**Extracted information**
### config.mk
export PLATFORM = sky130hd
export DESIGN_NAME = gpio_controller_registers
export DESIGN_NICKNAME = d
export VERILOG_FILES = /design/src/design/gcr_pkg.sv /design/src/design/gpio_controller_registers.sv /design/src/design/gcr_ctrl.sv /design/src/design/gcr_datapath.sv
export VERILOG_INCLUDE_DIRS = /design/src /design/src/design
export SDC_FILE = /design/constraint.sdc
export NUM_CORES = 2
export LEC_CHECK = 0
export ABC_AREA = 1
export BUFFER_PORTS_ARGS = -buffer_cell sky130_fd_sc_hd__buf_2
export CAP_MARGIN = 20
export CORE_MARGIN = 1.5
export CORE_UTILIZATION = 62
export CTS_BUF_LIST = sky130_fd_sc_hd__clkbuf_8
export DETAILED_ROUTE_END_ITERATION = 10
export PLACE_DENSITY_LB_ADDON = 0.12
export SKIP_CTS_REPAIR_TIMING = 1
export SLEW_MARGIN = 40
export SYNTH_ARGS = -nofsm -noshare
export SYNTH_HDL_FRONTEND = slang
export SYNTH_HIERARCHICAL = 1
export SYNTH_SLANG_ARGS = --single-unit
### constraint.sdc
create_clock -name clk -period 19.21 [get_ports clk]
set_clock_uncertainty 0.05 [all_clocks]
set_input_delay 0.9605 -clock clk [delete_from_list [all_inputs] [get_ports clk]]
set_output_delay 0.9605 -clock clk [all_outputs]
set_load 0.02 [all_outputs]
### src/design/assert_macros.svh
// Assertion helpers for the design files.
`ifndef ASSERT_MACROS_SVH
`define ASSERT_MACROS_SVH

// Same-cycle implication, checked out of reset.
`define GCR_ASSERT_IMPLY(label, clk, rst_n, ante, cons) \
    label: assert property (@(posedge clk) disable iff (!rst_n) (ante) |-> (cons)) \
        else $error("gcr: same-cycle check failed");

// Next-cycle implication, checked out of reset.
`define GCR_ASSERT_NEXT(label, clk, rst_n, ante, cons) \
    label: assert property (@(posedge clk) disable iff (!rst_n) (ante) |=> (cons)) \
        else $error("gcr: next-cycle check failed");

`endif

### src/design/gcr_pkg.sv
package gcr_pkg;

    localparam int DEF_NUM_PINS = 54;
    localparam int CMD_W        = 2;
    localparam int IDX_W        = 5;
    localparam int DATA_W       = 32;

    // Function select layout: 3 bits per pin, 10 pins per word, 6 words.
    localparam int FSEL_W       = 3;
    localparam int FSEL_FIELDS  = 10;
    localparam int FSEL_REGS    = 6;
    localparam int FSEL_WORD_W  = FSEL_W * FSEL_FIELDS;
    localparam logic [FSEL_W-1:0] FSEL_OUTPUT = 3'b001;

    // Commands
    localparam logic [CMD_W-1:0] CMD_WRITE  = 2'd0;
    localparam logic [CMD_W-1:0] CMD_READ   = 2'd1;
    localparam logic [CMD_W-1:0] CMD_SAMPLE = 2'd2;

    // Register map (last index of each range)
    localparam logic [IDX_W-1:0] REG_FSEL_LAST = 5'd5;
    localparam logic [IDX_W-1:0] REG_SET_LAST  = 5'd7;
    localparam logic [IDX_W-1:0] REG_CLR_LAST  = 5'd9;
    localparam logic [IDX_W-1:0] REG_LEV_LAST  = 5'd11;
    localparam logic [IDX_W-1:0] REG_EDS_LAST  = 5'd13;
    localparam logic [IDX_W-1:0] REG_REN_LAST  = 5'd15;
    localparam logic [IDX_W-1:0] REG_FEN_LAST  = 5'd17;
    localparam logic [IDX_W-1:0] REG_PUD       = 5'd18;
    localparam logic [IDX_W-1:0] REG_PUDCLK1   = 5'd20;

    // Pull codes
    localparam logic [1:0] PULL_DOWN = 2'd1;
    localparam logic [1:0] PULL_UP   = 2'd2;

    localparam logic STATUS_OK       = 1'b0;
    localparam logic STATUS_UNMAPPED = 1'b1;

endpackage

### src/design/gpio_controller_registers.sv
// GPIO register block.
// Input stream (s_axis_*): one beat is a register write, a register read or a
// sample of the external pin levels, chosen by s_axis_tuser. Register writes
// and reads address the bank of function select, set, clear, level, event,
// rising/falling enable and pull registers through reg_index.
// Output stream (m_axis_*): one beat per input beat, in order, carrying the
// read data, the pin-facing outputs after the access and the two bank
// interrupt lines; m_axis_tuser flags an unmapped register index.
// The result appears in the cycle after the input beat is accepted.
// Throughput: one beat per cycle unless stalled; one result register sets both.
// While the receiver stalls, the result register holds its beat and
// s_axis_tready drops; when it is drained the same cycle a new beat may enter.
// Reset clears all pin state (all pins inputs, latch, enables, events and
// pulls zero) and empties the result register.
module gpio_controller_registers
#(
    parameter int NUM_PINS = gcr_pkg::DEF_NUM_PINS
)
(
    input  logic                                       clk,
    input  logic                                       rst_n,
    input  logic                                       s_axis_tvalid,
    output logic                                       s_axis_tready,
    // reg_index, write_data, pin_levels
    input  logic [((gcr_pkg::IDX_W + gcr_pkg::DATA_W + NUM_PINS + 7) / 8) * 8 - 1:0]
                                                       s_axis_tdata,
    // command
    input  logic [gcr_pkg::CMD_W-1:0]                  s_axis_tuser,
    output logic                                       m_axis_tvalid,
    input  logic                                       m_axis_tready,
    // read_data, out_level, out_enable, pull_up_mask, pull_down_mask,
    // irq_bank0, irq_bank1
    output logic [((gcr_pkg::DATA_W + 4 * NUM_PINS + 2 + 7) / 8) * 8 - 1:0]
                                                       m_axis_tdata,
    // status
    output logic                                       m_axis_tuser
);
    import gcr_pkg::*;

    `include "assert_macros.svh"

    localparam int M_TDATA_W = ((DATA_W + 4 * NUM_PINS + 2 + 7) / 8) * 8;
    localparam int LEV_LSB   = IDX_W + DATA_W;

    logic                load;
    logic [IDX_W-1:0]    reg_index;
    logic [DATA_W-1:0]   write_data;
    logic [NUM_PINS-1:0] pin_levels;
    logic [DATA_W-1:0]   read_data;
    logic [NUM_PINS-1:0] out_level;
    logic [NUM_PINS-1:0] out_enable;
    logic [NUM_PINS-1:0] pull_up_mask;
    logic [NUM_PINS-1:0] pull_down_mask;
    logic                irq_bank0;
    logic                irq_bank1;

    assign reg_index  = s_axis_tdata[IDX_W-1:0];
    assign write_data = s_axis_tdata[IDX_W +: DATA_W];
    assign pin_levels = s_axis_tdata[LEV_LSB +: NUM_PINS];

    gcr_ctrl u_ctrl
    (
        .clk     (clk),
        .rst_n   (rst_n),
        .s_valid (s_axis_tvalid),
        .s_ready (s_axis_tready),
        .m_valid (m_axis_tvalid),
        .m_ready (m_axis_tready),
        .load    (load)
    );

    gcr_datapath #(.NUM_PINS(NUM_PINS)) u_datapath
    (
        .clk            (clk),
        .rst_n          (rst_n),
        .load           (load),
        .command        (s_axis_tuser),
        .reg_index      (reg_index),
        .write_data     (write_data),
        .pin_levels     (pin_levels),
        .read_data      (read_data),
        .status         (m_axis_tuser),
        .out_level      (out_level),
        .out_enable     (out_enable),
        .pull_up_mask   (pull_up_mask),
        .pull_down_mask (pull_down_mask),
        .irq_bank0      (irq_bank0),
        .irq_bank1      (irq_bank1)
    );

    assign m_axis_tdata = M_TDATA_W'({irq_bank1, irq_bank0, pull_down_mask, pull_up_mask,
                                      out_enable, out_level, read_data});

    `GCR_ASSERT_NEXT(a_accept_gives_result, clk, rst_n,
        s_axis_tvalid && s_axis_tready, m_axis_tvalid)
    `GCR_ASSERT_IMPLY(a_no_overwrite_on_stall, clk, rst_n,
        m_axis_tvalid && !m_axis_tready, !s_axis_tready)
    `GCR_ASSERT_NEXT(a_sample_status_ok, clk, rst_n,
        s_axis_tvalid && s_axis_tready && s_axis_tuser == CMD_SAMPLE,
        m_axis_tuser == STATUS_OK)

endmodule

### src/design/gcr_ctrl.sv
module gcr_ctrl
(
    input  logic clk,
    input  logic rst_n,
    input  logic s_valid,
    output logic s_ready,
    output logic m_valid,
    input  logic m_ready,
    output logic load
);
    import gcr_pkg::*;

    localparam logic ST_EMPTY = 1'b0;
    localparam logic ST_FULL  = 1'b1;

    logic state_reg;
    logic state_next;

    // Take a new beat whenever the result register is empty or being drained.
    assign s_ready = (state_reg == ST_EMPTY) || m_ready;
    assign m_valid = (state_reg == ST_FULL);
    assign load    = s_valid && s_ready;

    always_comb
    begin
        state_next = state_reg;
        unique case (state_reg)
            ST_EMPTY:
            begin
                if (s_valid)
                begin
                    state_next = ST_FULL;
                end
            end
            ST_FULL:
            begin
                if (m_ready && !s_valid)
                begin
                    state_next = ST_EMPTY;
                end
            end
        endcase
    end

    always_ff @(posedge clk or negedge rst_n)
    begin
        if (!rst_n)
        begin
            state_reg <= ST_EMPTY;
        end
        else
        begin
            state_reg <= state_next;
        end
    end

endmodule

**Task description**
Take the records above and return, word for word, only the lines that fall from the line with "export SLEW_MARGIN = 40" to the line with "localparam int FSEL_REGS", both of them included.

**Solution for this task**
export SLEW_MARGIN = 40
export SYNTH_ARGS = -nofsm -noshare
export SYNTH_HDL_FRONTEND = slang
export SYNTH_HIERARCHICAL = 1
export SYNTH_SLANG_ARGS = --single-unit
### constraint.sdc
create_clock -name clk -period 19.21 [get_ports clk]
set_clock_uncertainty 0.05 [all_clocks]
set_input_delay 0.9605 -clock clk [delete_from_list [all_inputs] [get_ports clk]]
set_output_delay 0.9605 -clock clk [all_outputs]
set_load 0.02 [all_outputs]
### src/design/assert_macros.svh
// Assertion helpers for the design files.
`ifndef ASSERT_MACROS_SVH
`define ASSERT_MACROS_SVH

// Same-cycle implication, checked out of reset.
`define GCR_ASSERT_IMPLY(label, clk, rst_n, ante, cons) \
    label: assert property (@(posedge clk) disable iff (!rst_n) (ante) |-> (cons)) \
        else $error("gcr: same-cycle check failed");

// Next-cycle implication, checked out of reset.
`define GCR_ASSERT_NEXT(label, clk, rst_n, ante, cons) \
    label: assert property (@(posedge clk) disable iff (!rst_n) (ante) |=> (cons)) \
        else $error("gcr: next-cycle check failed");

`endif

### src/design/gcr_pkg.sv
package gcr_pkg;

    localparam int DEF_NUM_PINS = 54;
    localparam int CMD_W        = 2;
    localparam int IDX_W        = 5;
    localparam int DATA_W       = 32;

    // Function select layout: 3 bits per pin, 10 pins per word, 6 words.
    localparam int FSEL_W       = 3;
    localparam int FSEL_FIELDS  = 10;
    localparam int FSEL_REGS    = 6;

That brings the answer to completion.